A sweeping new satellite analysis shows that Antarctica has lost nearly 5,000 square miles (12,950 square kilometers) of grounded ice over the past three decades — an area roughly twice as big as Delaware — as warming ocean waters erode the continent’s most vulnerable edges.
Led by scientists at the University of California, Irvine, the study traces how Antarctica’s “grounding line” — the boundary where ice anchored to bedrock begins to float on the ocean — shifted between 1992 and 2025. Because that boundary marks where land-based ice begins contributing directly to sea level rise, its retreat signals ice-sheet instability and future ice mass loss.
Rignot and his colleagues analyzed data from a wide range of satellite missions operated by European, Canadian, Japanese, Italian, German and Argentine space agencies. Using radar instruments, the researchers tracked the vertical movements of floating ice shelves caused by ocean tides. Grounded ice remained fixed on bedrock, allowing them to pinpoint shifts in the grounding line over three decades with unprecedented precision.
The results show that about 77% of Antarctica’s coastline experienced no detectable grounding-line migration since 1996, suggesting broad stability across much of the continent. But in vulnerable regions, particularly parts of West Antarctica, the Antarctic Peninsula and sections of East Antarctica, the study found “significant retreat.”
The largest changes were detected along the Amundsen Sea coast of West Antarctica and in the Getz sector, where the grounding line in some places pulled back by as much as 26 miles (42 km) during the study period.
Retreat was most pronounced where deep underwater pathways funnel warm ocean water toward the base of glaciers, Rignot said. That warmer water melts ice from below, thinning floating shelves and weakening their ability to buttress the glaciers behind them.

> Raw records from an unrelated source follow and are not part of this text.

Context: an optimization exercise on an open-source flow, tuned for small area, a short achievable clock period and few clock cycles. The choices shown serve that exercise and are no tape-out recipe. In this exercise RTL edits were held to simulation tests only and were not proved equivalent to the original. Power and IR drop assume default switching activity.

## flow/design.v

```verilog
package movegen_pkg;
  typedef logic [5:0] square_t;
  typedef logic [2:0] rank_t;
  typedef logic [2:0] piece_t;
  typedef logic [3:0] pos_data_t;
  typedef logic [9:0] stack_entry_t;
  typedef logic [17:0] uci_move_t;
  typedef logic [255:0] board_t;
  localparam int NUM_SQUARES = 64;
  localparam int COLOUR_BIT = 3;
  localparam int ENTRY_FULL = 9;
  localparam piece_t PIECE_NONE = 3'd0;
  localparam piece_t PIECE_KING = 3'd1;
  localparam piece_t PIECE_KNIGHT = 3'd5;
  localparam int STACK_DEPTH_DEFAULT = 16;
endpackage
module movegen_board_load (
  input  logic                   clk,
  input  logic                   i_rst_n,
  input  logic                   i_pos_valid,
  input  logic                   i_pos_sop,
  input  movegen_pkg::pos_data_t i_pos_data,
  output movegen_pkg::board_t    o_board,
  output logic [1:0]             o_top_v,
  output logic [1:0][5:0]        o_top_sq,
  output logic [1:0]             o_top_kn
);
  logic [1:0]             top_v;
  logic [1:0][5:0]        top_sq;
  logic [1:0]             top_kn;
  logic                   valid_q;
  logic                   sop_q;
  movegen_pkg::pos_data_t data_q;
  movegen_pkg::board_t    board_q;
  movegen_pkg::square_t   count_q;
  movegen_pkg::square_t   square;
  logic                   leaper;
  logic [1:0]             hit;
  always_ff @(posedge clk or negedge i_rst_n) begin
    if (!i_rst_n) begin
      valid_q <= 1'b0;
    end else begin
      valid_q <= i_pos_valid;
    end
  end
  always_ff @(posedge clk) begin
    sop_q <= i_pos_sop;
    data_q <= i_pos_data;
  end
  always_ff @(posedge clk) begin
    if (valid_q) begin
      board_q <= {data_q, board_q[255:4]};
    end
  end
  assign o_board = board_q;
  assign square = sop_q ? movegen_pkg::square_t'(0) : count_q;
  always_ff @(posedge clk or negedge i_rst_n) begin
    if (!i_rst_n) begin
      count_q <= '0;
    end else if (valid_q) begin
      count_q <= movegen_pkg::square_t'(square + 1'b1);
    end
  end
  assign leaper = data_q[0] & ~data_q[1];
  assign hit[1] = valid_q & leaper & data_q[movegen_pkg::COLOUR_BIT];
  assign hit[0] = valid_q & leaper & ~data_q[movegen_pkg::COLOUR_BIT];
  always_ff @(posedge clk) begin
    for (int c = 0; c < 2; c++) begin
      if (valid_q & sop_q) begin
        top_v[c] <= hit[c];
      end else if (hit[c]) begin
        top_v[c] <= 1'b1;
      end
      if (hit[c]) begin
        top_sq[c] <= square;
        top_kn[c] <= data_q[2];
      end
    end
  end
  always_comb begin
    for (int c = 0; c < 2; c++) begin
      o_top_v[c] = top_v[c] | hit[c];
      o_top_sq[c] = hit[c] ? square : top_sq[c];
      o_top_kn[c] = hit[c] ? data_q[2] : top_kn[c];
    end
  end
endmodule
module movegen_piece_stack (
  input  movegen_pkg::board_t  i_board,
  input  logic [3:0]           i_side,
  input  logic [7:0]           i_rank_lt,
  input  logic [7:0]           i_rank_eq,
  input  logic [7:0]           i_file_lt,
  output logic                 o_found,
  output movegen_pkg::square_t o_square,
  output logic                 o_knight
);
  logic [7:0] lp [8];
  logic [7:0] any;
  movegen_pkg::rank_t hf [8];
  logic [7:0] kn;
  always_comb begin
    movegen_pkg::pos_data_t code;
    for (int r = 0; r < 8; r++) begin
      for (int f = 0; f < 8; f++) begin
        code = i_board[4*(8*r+f) +: 4];
        lp[r][f] = code[0] & ~code[1] & (code[movegen_pkg::COLOUR_BIT] == i_side[r/2]) &
                   (i_rank_lt[r] | (i_rank_eq[r] & i_file_lt[f]));
      end
    end
  end
  always_comb begin
    for (int r = 0; r < 8; r++) begin
      any[r] = |lp[r];
      hf[r][2] = |lp[r][7:4];
      hf[r][1] = lp[r][7] | lp[r][6] | (~(|lp[r][7:4]) & (lp[r][3] | lp[r][2]));
      hf[r][0] = lp[r][7] | (~lp[r][6] & lp[r][5]) |
                 (~(|lp[r][6:4]) & lp[r][3]) | (~(|lp[r][6:2]) & lp[r][1]);
      kn[r] = 1'b0;
      for (int f = 0; f < 8; f++) begin
        if (lp[r][f]) begin
          kn[r] = i_board[4*(8*r+f)+2];
        end
      end
    end
  end
  movegen_pkg::rank_t hr;
  always_comb begin
    hr[2] = |any[7:4];
    hr[1] = any[7] | any[6] | (~(|any[7:4]) & (any[3] | any[2]));
    hr[0] = any[7] | (~any[6] & any[5]) |
            (~(|any[6:4]) & any[3]) | (~(|any[6:2]) & any[1]);
    o_found = |any;
    o_square = {hr, hf[hr]};
    o_knight = kn[hr];
  end
endmodule
module movegen_leaper_targets (
  input  movegen_pkg::square_t i_square,
  input  logic                 i_knight,
  output logic [7:0]           o_onboard
);
  movegen_pkg::rank_t r;
  movegen_pkg::rank_t f;
  assign r = i_square[5:3];
  assign f = i_square[2:0];
  always_comb begin
    if (i_knight) begin
      o_onboard[0] = (r >= 3'd2) & (f >= 3'd1);
      o_onboard[1] = (r >= 3'd2) & (f <= 3'd6);
      o_onboard[2] = (r >= 3'd1) & (f >= 3'd2);
      o_onboard[3] = (r >= 3'd1) & (f <= 3'd5);
      o_onboard[4] = (r <= 3'd6) & (f >= 3'd2);
      o_onboard[5] = (r <= 3'd6) & (f <= 3'd5);
      o_onboard[6] = (r <= 3'd5) & (f >= 3'd1);
      o_onboard[7] = (r <= 3'd5) & (f <= 3'd6);
    end else begin
      o_onboard[0] = (r >= 3'd1) & (f >= 3'd1);
      o_onboard[1] = (r >= 3'd1);
      o_onboard[2] = (r >= 3'd1) & (f <= 3'd6);
      o_onboard[3] = (f >= 3'd1);
      o_onboard[4] = (f <= 3'd6);
      o_onboard[5] = (r <= 3'd6) & (f >= 3'd1);
      o_onboard[6] = (r <= 3'd6);
      o_onboard[7] = (r <= 3'd6) & (f <= 3'd6);
    end
  end
endmodule
module movegen_dest_scan (
  input  movegen_pkg::square_t i_square,
  input  logic                 i_knight,
  input  logic [7:0]           i_avail,
  output movegen_pkg::square_t o_to,
  output logic [7:0]           o_rest
);
  logic [7:0]         pick;
  movegen_pkg::rank_t r;
  movegen_pkg::rank_t f;
  movegen_pkg::rank_t rm2, rm1, rp1, rp2;
  movegen_pkg::rank_t fm2, fm1, fp1, fp2;
  logic [4:0]         rs;
  logic [4:0]         fs;
  assign pick = i_avail & ~(i_avail - 8'd1);
  assign o_rest = i_avail & ~pick;
  assign r = i_square[5:3];
  assign f = i_square[2:0];
  assign rm2 = r - 3'd2;
  assign rm1 = r - 3'd1;
  assign rp1 = r + 3'd1;
  assign rp2 = r + 3'd2;
  assign fm2 = f - 3'd2;
  assign fm1 = f - 3'd1;
  assign fp1 = f + 3'd1;
  assign fp2 = f + 3'd2;
  always_comb begin
    if (i_knight) begin
      rs = {pick[7] | pick[6], pick[5] | pick[4], 1'b0, pick[3] | pick[2], pick[1] | pick[0]};
      fs = {pick[5] | pick[3], pick[7] | pick[1], 1'b0, pick[6] | pick[0], pick[4] | pick[2]};
    end else begin
      rs = {1'b0, pick[7] | pick[6] | pick[5], pick[4] | pick[3], pick[2] | pick[1] | pick[0], 1'b0};
      fs = {1'b0, pick[7] | pick[4] | pick[2], pick[6] | pick[1], pick[5] | pick[3] | pick[0], 1'b0};
    end
  end
  assign o_to[5:3] = ({3{rs[0]}} & rm2) | ({3{rs[1]}} & rm1) | ({3{rs[2]}} & r) |
                     ({3{rs[3]}} & rp1) | ({3{rs[4]}} & rp2);
  assign o_to[2:0] = ({3{fs[0]}} & fm2) | ({3{fs[1]}} & fm1) | ({3{fs[2]}} & f) |
                     ({3{fs[3]}} & fp1) | ({3{fs[4]}} & fp2);
endmodule
module movegen_uci_out (
  input  logic                   clk,
  input  logic                   i_rst_n,
  input  logic                   i_start,
  input  logic                   i_side,
  input  logic                   i_valid,
  input  logic                   i_fin,
  input  logic                   i_knight,
  input  movegen_pkg::square_t   i_from,
  input  movegen_pkg::square_t   i_to,
  input  movegen_pkg::pos_data_t i_code,
  output logic                   o_uci_valid,
  output movegen_pkg::uci_move_t o_uci_data,
  output logic                   o_uci_sop,
  output logic                   o_uci_eop
);
  logic                   own;
  logic                   mv;
  movegen_pkg::uci_move_t word;
  movegen_pkg::uci_move_t pend_w;
  logic                   pend_v;
  logic                   first;
  logic                   out_pend;
  assign own = (i_code[2:0] != movegen_pkg::PIECE_NONE) &
               (i_code[movegen_pkg::COLOUR_BIT] == i_side);
  assign mv = i_valid & ~own;
  assign word = {i_knight ? movegen_pkg::PIECE_KNIGHT : movegen_pkg::PIECE_KING,
                 i_from, i_code[2:0], i_to};
  assign out_pend = pend_v & (mv | i_fin);
  always_ff @(posedge clk) begin
    if (mv) begin
      pend_w <= word;
    end
    o_uci_data <= pend_w;
  end
  always_ff @(posedge clk or negedge i_rst_n) begin
    if (!i_rst_n) begin
      pend_v <= 1'b0;
      first <= 1'b0;
      o_uci_valid <= 1'b0;
      o_uci_sop <= 1'b0;
      o_uci_eop <= 1'b0;
    end else if (i_start) begin
      pend_v <= 1'b0;
      first <= 1'b1;
      o_uci_valid <= 1'b0;
      o_uci_sop <= 1'b0;
      o_uci_eop <= 1'b0;
    end else begin
      o_uci_valid <= out_pend;
      o_uci_sop <= out_pend & first;
      o_uci_eop <= i_fin;
      if (out_pend) begin
        first <= 1'b0;
      end
      if (mv) begin
        pend_v <= 1'b1;
      end else if (i_fin) begin
        pend_v <= 1'b0;
      end
    end
  end
endmodule
module movegen_top #(
  parameter int STACK_DEPTH = movegen_pkg::STACK_DEPTH_DEFAULT
) (
  input  logic                   clk,
  input  logic                   i_rst_n,
  input  logic                   i_pos_valid,
  input  logic                   i_pos_sop,
  input  movegen_pkg::pos_data_t i_pos_data,
  input  logic                   i_wtp,
  input  logic                   i_start,
  output logic                   o_uci_valid,
  output movegen_pkg::uci_move_t o_uci_data,
  output logic                   o_uci_sop,
  output logic                   o_uci_eop
);
  movegen_pkg::board_t  board;
  logic [1:0]           top_v;
  logic [1:0][5:0]      top_sq;
  logic [1:0]           top_kn;
  movegen_board_load u_board_load (
    .clk         (clk),
    .i_rst_n     (i_rst_n),
    .i_pos_valid (i_pos_valid),
    .i_pos_sop   (i_pos_sop),
    .i_pos_data  (i_pos_data),
    .o_board     (board),
    .o_top_v     (top_v),
    .o_top_sq    (top_sq),
    .o_top_kn    (top_kn)
  );
  logic                 act;
  logic [7:0]           rank_lt_q;
  logic [7:0]           rank_eq_q;
  logic [7:0]           file_lt_q;
  logic [7:0]           first_rank_lt;
  logic [7:0]           first_rank_eq;
  logic [7:0]           first_file_lt;
  logic [7:0]           nxt_rank_lt;
  logic [7:0]           nxt_rank_eq;
  logic [7:0]           nxt_file_lt;
  logic                 side_a;
  logic                 side_b_n;
  logic                 side_c;
  logic                 side_d_n;
  logic [3:0]           side;
  assign side = {~side_d_n, side_c, ~side_b_n, side_a};
  logic                 nxt_fresh;
  logic                 nxt_found;
  movegen_pkg::square_t nxt_sq;
  logic                 nxt_kn;
  movegen_pkg::square_t cur_sq;
  logic                 cur_kn;
  logic [7:0]           rem_q;
  logic                 f_found;
  movegen_pkg::square_t f_sq;
  logic                 f_kn;
  movegen_piece_stack u_piece_stack (
    .i_board  (board),
    .i_side   (side),
    .i_rank_lt (rank_lt_q),
    .i_rank_eq (rank_eq_q),
    .i_file_lt (file_lt_q),
    .o_found  (f_found),
    .o_square (f_sq),
    .o_knight (f_kn)
  );
  logic [7:0]           nxt_ob;
  movegen_leaper_targets u_nxt_targets (
    .i_square  (nxt_sq),
    .i_knight  (nxt_kn),
    .o_onboard (nxt_ob)
  );
  logic                 first_v;
  movegen_pkg::square_t first_sq;
  logic                 first_kn;
  logic [7:0]           first_ob;
  assign first_v = top_v[i_wtp];
  assign first_sq = top_sq[i_wtp];
  assign first_kn = top_kn[i_wtp];
  movegen_leaper_targets u_first_targets (
    .i_square  (first_sq),
    .i_knight  (first_kn),
    .o_onboard (first_ob)
  );
  always_comb begin
    for (int i = 0; i < 8; i++) begin
      first_rank_lt[i] = first_v & (3'(i) < first_sq[5:3]);
      first_rank_eq[i] = first_v & (3'(i) == first_sq[5:3]);
      first_file_lt[i] = 3'(i) < first_sq[2:0];
      nxt_rank_lt[i] = 3'(i) < nxt_sq[5:3];
      nxt_rank_eq[i] = 3'(i) == nxt_sq[5:3];
      nxt_file_lt[i] = 3'(i) < nxt_sq[2:0];
    end
  end
  logic                 use_nxt;
  logic                 can;
  logic                 take;
  logic                 fin;
  movegen_pkg::square_t src_sq;
  logic                 src_kn;
  logic [7:0]           src_av;
  movegen_pkg::square_t to_sq;
  logic [7:0]           rest;
  assign use_nxt = (rem_q == 8'd0);
  assign src_sq = use_nxt ? nxt_sq : cur_sq;
  assign src_kn = use_nxt ? nxt_kn : cur_kn;
  assign src_av = use_nxt ? nxt_ob : rem_q;
  assign can = act & (~use_nxt | (nxt_fresh & nxt_found));
  assign take = can & use_nxt;
  assign fin = act & use_nxt & nxt_fresh & ~nxt_found;
  movegen_dest_scan u_dest_scan (
    .i_square (src_sq),
    .i_knight (src_kn),
    .i_avail  (src_av),
    .o_to     (to_sq),
    .o_rest   (rest)
  );
  always_ff @(posedge clk or negedge i_rst_n) begin
    if (!i_rst_n) begin
      act <= 1'b0;
      rem_q <= '0;
      nxt_fresh <= 1'b0;
      side_c <= 1'b0;
      side_d_n <= 1'b0;
    end else if (i_start) begin
      act <= 1'b1;
      rem_q <= first_v ? first_ob : 8'd0;
      nxt_fresh <= 1'b0;
      side_c <= i_wtp;
      side_d_n <= ~i_wtp;
    end else begin
      if (fin) begin
        act <= 1'b0;
      end
      if (can) begin
        rem_q <= rest;
      end
      nxt_fresh <= ~take;
    end
  end
  always_ff @(posedge clk) begin
    if (i_start) begin
      side_a <= i_wtp;
      side_b_n <= ~i_wtp;
      rank_lt_q <= first_rank_lt;
      rank_eq_q <= first_rank_eq;
      file_lt_q <= first_file_lt;
      cur_sq <= first_sq;
      cur_kn <= first_kn;
    end else begin
      if (take) begin
        rank_lt_q <= nxt_rank_lt;
        rank_eq_q <= nxt_rank_eq;
        file_lt_q <= nxt_file_lt;
      end
      if (can) begin
        cur_sq <= src_sq;
        cur_kn <= src_kn;
      end
    end
    nxt_found <= f_found;
    nxt_sq <= f_sq;
    nxt_kn <= f_kn;
  end
  logic                 d_v;
  logic                 d_fin;
  movegen_pkg::square_t d_to;
  movegen_pkg::square_t d_from;
  logic                 d_kn;
  logic                   r_v;
  logic                   r_fin;
  movegen_pkg::pos_data_t r_code;
  movegen_pkg::square_t   r_to;
  movegen_pkg::square_t   r_from;
  logic                   r_kn;
  always_ff @(posedge clk or negedge i_rst_n) begin
    if (!i_rst_n) begin
      d_v <= 1'b0;
      d_fin <= 1'b0;
      r_v <= 1'b0;
      r_fin <= 1'b0;
    end else if (i_start) begin
      d_v <= 1'b0;
      d_fin <= 1'b0;
      r_v <= 1'b0;
      r_fin <= 1'b0;
    end else begin
      d_v <= can;
      d_fin <= fin;
      r_v <= d_v;
      r_fin <= d_fin;
    end
  end
  always_ff @(posedge clk) begin
    d_to <= to_sq;
    d_from <= src_sq;
    d_kn <= src_kn;
    r_code <= board[{d_to, 2'b00} +: 4];
    r_to <= d_to;
    r_from <= d_from;
    r_kn <= d_kn;
  end
  movegen_uci_out u_uci_out (
    .clk         (clk),
    .i_rst_n     (i_rst_n),
    .i_start     (i_start),
    .i_side      (side_a),
    .i_valid     (r_v),
    .i_fin       (r_fin),
    .i_knight    (r_kn),
    .i_from      (r_from),
    .i_to        (r_to),
    .i_code      (r_code),
    .o_uci_valid (o_uci_valid),
    .o_uci_data  (o_uci_data),
    .o_uci_sop   (o_uci_sop),
    .o_uci_eop   (o_uci_eop)
  );
endmodule
```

“It’s like the balloon that’s not punctured everywhere, but where it is punctured, it’s punctured deep,” said Rignot.
The study also highlights a puzzling pattern along the northeast Antarctic Peninsula. In that area, several ice shelves collapsed before the study period and multiple glaciers have since retreated significantly, but researchers lack clear evidence that warm ocean water is driving the change.
“Something else is acting — it’s still a question mark,” Rignot said in the statement.
Beyond documenting what has already happened, the researchers say the new record provides a crucial real-world test for computer models used to project future sea level rise.
“Models have to demonstrate they can match this 30-year record to claim credibility for their projections,” Rignot said in the statement. “That’s the real value of this observational record: knowing that this grounding line migration has happened.”
While much of Antarctica remains stable, Rignot cautioned that the current balance may not hold indefinitely.
“The flip side is that we should perhaps feel fortunate that all of Antarctica isn’t reacting right now, because we would be in far more trouble,” he said. “But that could be the next step.”
This research is described in a paper published March 2 in the journal Proceedings of the National Academy of Sciences.